◆ **Instructions for the task**
Could you reproduce the lines below from the one with "dfrtp_1 | 106 |" through the one with "after the start"? Keep both ends and add nothing.

◆ **Extracted data**
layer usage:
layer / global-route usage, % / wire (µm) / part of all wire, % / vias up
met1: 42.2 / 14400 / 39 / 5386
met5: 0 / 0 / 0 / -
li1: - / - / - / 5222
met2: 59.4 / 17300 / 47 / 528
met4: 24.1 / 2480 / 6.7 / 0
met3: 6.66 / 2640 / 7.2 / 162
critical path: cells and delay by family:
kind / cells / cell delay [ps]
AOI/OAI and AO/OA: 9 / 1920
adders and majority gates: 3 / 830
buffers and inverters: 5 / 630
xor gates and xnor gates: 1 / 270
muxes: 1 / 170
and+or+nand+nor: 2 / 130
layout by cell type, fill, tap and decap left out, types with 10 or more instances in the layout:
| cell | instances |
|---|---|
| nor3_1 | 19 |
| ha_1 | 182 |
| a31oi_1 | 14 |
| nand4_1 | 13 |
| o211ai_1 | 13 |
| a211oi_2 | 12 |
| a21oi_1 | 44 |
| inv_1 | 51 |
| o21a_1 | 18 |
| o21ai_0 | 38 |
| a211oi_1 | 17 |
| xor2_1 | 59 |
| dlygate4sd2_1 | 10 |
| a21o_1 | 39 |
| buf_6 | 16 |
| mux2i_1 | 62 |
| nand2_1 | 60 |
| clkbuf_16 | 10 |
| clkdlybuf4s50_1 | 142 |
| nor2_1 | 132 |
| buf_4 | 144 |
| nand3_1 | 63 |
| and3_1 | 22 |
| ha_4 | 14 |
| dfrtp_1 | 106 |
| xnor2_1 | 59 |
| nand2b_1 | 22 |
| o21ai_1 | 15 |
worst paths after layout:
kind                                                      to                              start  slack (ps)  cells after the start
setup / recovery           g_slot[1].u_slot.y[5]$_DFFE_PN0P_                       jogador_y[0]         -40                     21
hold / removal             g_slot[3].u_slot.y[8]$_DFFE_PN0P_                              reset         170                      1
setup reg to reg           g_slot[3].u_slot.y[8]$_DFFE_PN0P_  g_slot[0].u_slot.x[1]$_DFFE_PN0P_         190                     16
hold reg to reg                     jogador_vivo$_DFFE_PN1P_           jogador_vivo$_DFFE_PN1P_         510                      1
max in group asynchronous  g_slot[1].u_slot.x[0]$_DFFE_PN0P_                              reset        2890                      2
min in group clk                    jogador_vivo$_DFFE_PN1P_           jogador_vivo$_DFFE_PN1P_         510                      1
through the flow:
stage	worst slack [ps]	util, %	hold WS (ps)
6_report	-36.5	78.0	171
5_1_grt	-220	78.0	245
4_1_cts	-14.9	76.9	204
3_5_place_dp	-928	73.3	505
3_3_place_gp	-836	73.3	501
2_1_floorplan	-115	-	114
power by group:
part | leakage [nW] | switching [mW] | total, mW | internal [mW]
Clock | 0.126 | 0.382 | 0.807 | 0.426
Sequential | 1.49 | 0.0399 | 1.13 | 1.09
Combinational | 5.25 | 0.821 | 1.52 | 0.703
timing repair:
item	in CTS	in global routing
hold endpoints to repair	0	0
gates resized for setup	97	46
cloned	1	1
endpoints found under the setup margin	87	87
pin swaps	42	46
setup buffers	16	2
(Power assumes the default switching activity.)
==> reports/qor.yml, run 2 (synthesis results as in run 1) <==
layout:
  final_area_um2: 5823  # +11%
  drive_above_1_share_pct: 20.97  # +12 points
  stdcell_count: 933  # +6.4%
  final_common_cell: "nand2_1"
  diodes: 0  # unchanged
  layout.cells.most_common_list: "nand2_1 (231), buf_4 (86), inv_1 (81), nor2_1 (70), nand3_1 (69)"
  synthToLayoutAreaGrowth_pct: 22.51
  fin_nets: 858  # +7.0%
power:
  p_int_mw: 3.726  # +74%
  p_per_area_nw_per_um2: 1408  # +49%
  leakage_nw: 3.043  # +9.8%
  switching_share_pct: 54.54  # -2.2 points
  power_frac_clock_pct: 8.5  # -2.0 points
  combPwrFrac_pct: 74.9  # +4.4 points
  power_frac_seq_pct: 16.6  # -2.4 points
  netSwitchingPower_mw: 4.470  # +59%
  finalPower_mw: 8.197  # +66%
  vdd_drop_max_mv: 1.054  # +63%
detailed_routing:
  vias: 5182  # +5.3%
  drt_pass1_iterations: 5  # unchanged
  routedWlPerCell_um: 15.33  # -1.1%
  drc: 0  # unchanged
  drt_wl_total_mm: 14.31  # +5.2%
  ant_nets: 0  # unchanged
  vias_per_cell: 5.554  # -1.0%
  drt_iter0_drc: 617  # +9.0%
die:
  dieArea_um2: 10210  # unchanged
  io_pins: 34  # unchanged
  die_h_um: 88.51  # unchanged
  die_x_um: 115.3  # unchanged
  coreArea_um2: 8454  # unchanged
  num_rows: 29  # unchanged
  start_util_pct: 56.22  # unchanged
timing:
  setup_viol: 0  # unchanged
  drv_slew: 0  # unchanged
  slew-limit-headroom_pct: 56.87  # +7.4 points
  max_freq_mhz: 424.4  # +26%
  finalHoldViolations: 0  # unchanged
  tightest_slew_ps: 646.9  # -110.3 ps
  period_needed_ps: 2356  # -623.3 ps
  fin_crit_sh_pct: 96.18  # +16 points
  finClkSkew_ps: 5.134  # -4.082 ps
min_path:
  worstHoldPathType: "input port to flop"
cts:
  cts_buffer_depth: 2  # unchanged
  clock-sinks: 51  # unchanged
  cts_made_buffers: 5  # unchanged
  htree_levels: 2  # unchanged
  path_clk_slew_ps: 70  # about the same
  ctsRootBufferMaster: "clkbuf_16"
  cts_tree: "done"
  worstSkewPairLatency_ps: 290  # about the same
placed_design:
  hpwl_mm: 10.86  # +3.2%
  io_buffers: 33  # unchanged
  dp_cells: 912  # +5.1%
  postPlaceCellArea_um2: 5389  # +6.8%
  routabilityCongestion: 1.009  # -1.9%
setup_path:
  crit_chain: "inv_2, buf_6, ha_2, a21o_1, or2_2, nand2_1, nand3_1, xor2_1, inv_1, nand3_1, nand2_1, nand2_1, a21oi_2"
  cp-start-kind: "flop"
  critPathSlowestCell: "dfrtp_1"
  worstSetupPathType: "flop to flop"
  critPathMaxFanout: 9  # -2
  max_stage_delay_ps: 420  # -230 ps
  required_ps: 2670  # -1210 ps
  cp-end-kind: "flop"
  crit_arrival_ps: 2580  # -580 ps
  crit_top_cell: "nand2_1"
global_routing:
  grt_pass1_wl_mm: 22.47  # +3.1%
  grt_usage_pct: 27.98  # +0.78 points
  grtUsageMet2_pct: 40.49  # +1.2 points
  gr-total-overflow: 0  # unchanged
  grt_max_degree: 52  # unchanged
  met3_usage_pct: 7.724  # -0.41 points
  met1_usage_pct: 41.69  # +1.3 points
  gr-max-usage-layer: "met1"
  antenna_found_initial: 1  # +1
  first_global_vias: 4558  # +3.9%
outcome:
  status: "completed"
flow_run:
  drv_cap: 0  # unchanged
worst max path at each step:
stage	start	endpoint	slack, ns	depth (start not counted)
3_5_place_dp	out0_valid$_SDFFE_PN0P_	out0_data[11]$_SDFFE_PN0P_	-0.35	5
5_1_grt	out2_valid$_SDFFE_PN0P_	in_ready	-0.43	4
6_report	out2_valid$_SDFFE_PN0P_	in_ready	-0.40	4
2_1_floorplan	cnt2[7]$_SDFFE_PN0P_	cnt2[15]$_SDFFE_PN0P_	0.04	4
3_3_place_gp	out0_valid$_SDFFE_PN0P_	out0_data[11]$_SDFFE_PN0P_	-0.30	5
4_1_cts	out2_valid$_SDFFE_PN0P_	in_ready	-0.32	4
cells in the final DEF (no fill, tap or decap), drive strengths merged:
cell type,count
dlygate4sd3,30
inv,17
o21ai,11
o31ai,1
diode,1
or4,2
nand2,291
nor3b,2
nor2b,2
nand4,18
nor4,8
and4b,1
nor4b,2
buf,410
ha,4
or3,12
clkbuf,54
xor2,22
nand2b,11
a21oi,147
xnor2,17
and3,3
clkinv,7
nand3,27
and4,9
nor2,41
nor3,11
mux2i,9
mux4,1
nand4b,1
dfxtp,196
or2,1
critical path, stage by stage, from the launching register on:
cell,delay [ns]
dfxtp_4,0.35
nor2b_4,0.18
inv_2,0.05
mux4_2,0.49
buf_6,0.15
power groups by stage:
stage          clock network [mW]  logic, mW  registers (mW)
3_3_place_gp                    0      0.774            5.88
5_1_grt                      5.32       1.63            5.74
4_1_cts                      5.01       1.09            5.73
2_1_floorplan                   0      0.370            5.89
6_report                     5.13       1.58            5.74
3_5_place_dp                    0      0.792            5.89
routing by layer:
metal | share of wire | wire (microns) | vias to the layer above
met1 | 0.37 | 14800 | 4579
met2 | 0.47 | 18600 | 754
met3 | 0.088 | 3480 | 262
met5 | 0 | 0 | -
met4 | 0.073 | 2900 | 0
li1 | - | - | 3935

◆ **Expected output**
| dfrtp_1 | 106 |
| xnor2_1 | 59 |
| nand2b_1 | 22 |
| o21ai_1 | 15 |
worst paths after layout:
kind                                                      to                              start  slack (ps)  cells after the start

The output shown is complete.